═════ RECORD EXCERPTS ═════

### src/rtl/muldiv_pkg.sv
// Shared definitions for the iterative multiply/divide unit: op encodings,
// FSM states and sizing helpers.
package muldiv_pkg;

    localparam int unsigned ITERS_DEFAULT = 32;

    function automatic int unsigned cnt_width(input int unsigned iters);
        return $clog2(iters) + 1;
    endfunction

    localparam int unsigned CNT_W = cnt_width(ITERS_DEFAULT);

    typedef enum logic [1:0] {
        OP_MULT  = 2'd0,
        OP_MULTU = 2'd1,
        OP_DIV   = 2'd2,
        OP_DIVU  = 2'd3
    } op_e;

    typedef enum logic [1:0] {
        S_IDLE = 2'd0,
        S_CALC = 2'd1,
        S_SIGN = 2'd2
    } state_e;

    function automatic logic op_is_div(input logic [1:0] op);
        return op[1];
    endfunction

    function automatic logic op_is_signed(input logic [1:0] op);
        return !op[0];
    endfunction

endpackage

═════

The answer should consist of every line above in which "automatic" appears.

    function automatic int unsigned cnt_width(input int unsigned iters);
    function automatic logic op_is_div(input logic [1:0] op);
    function automatic logic op_is_signed(input logic [1:0] op);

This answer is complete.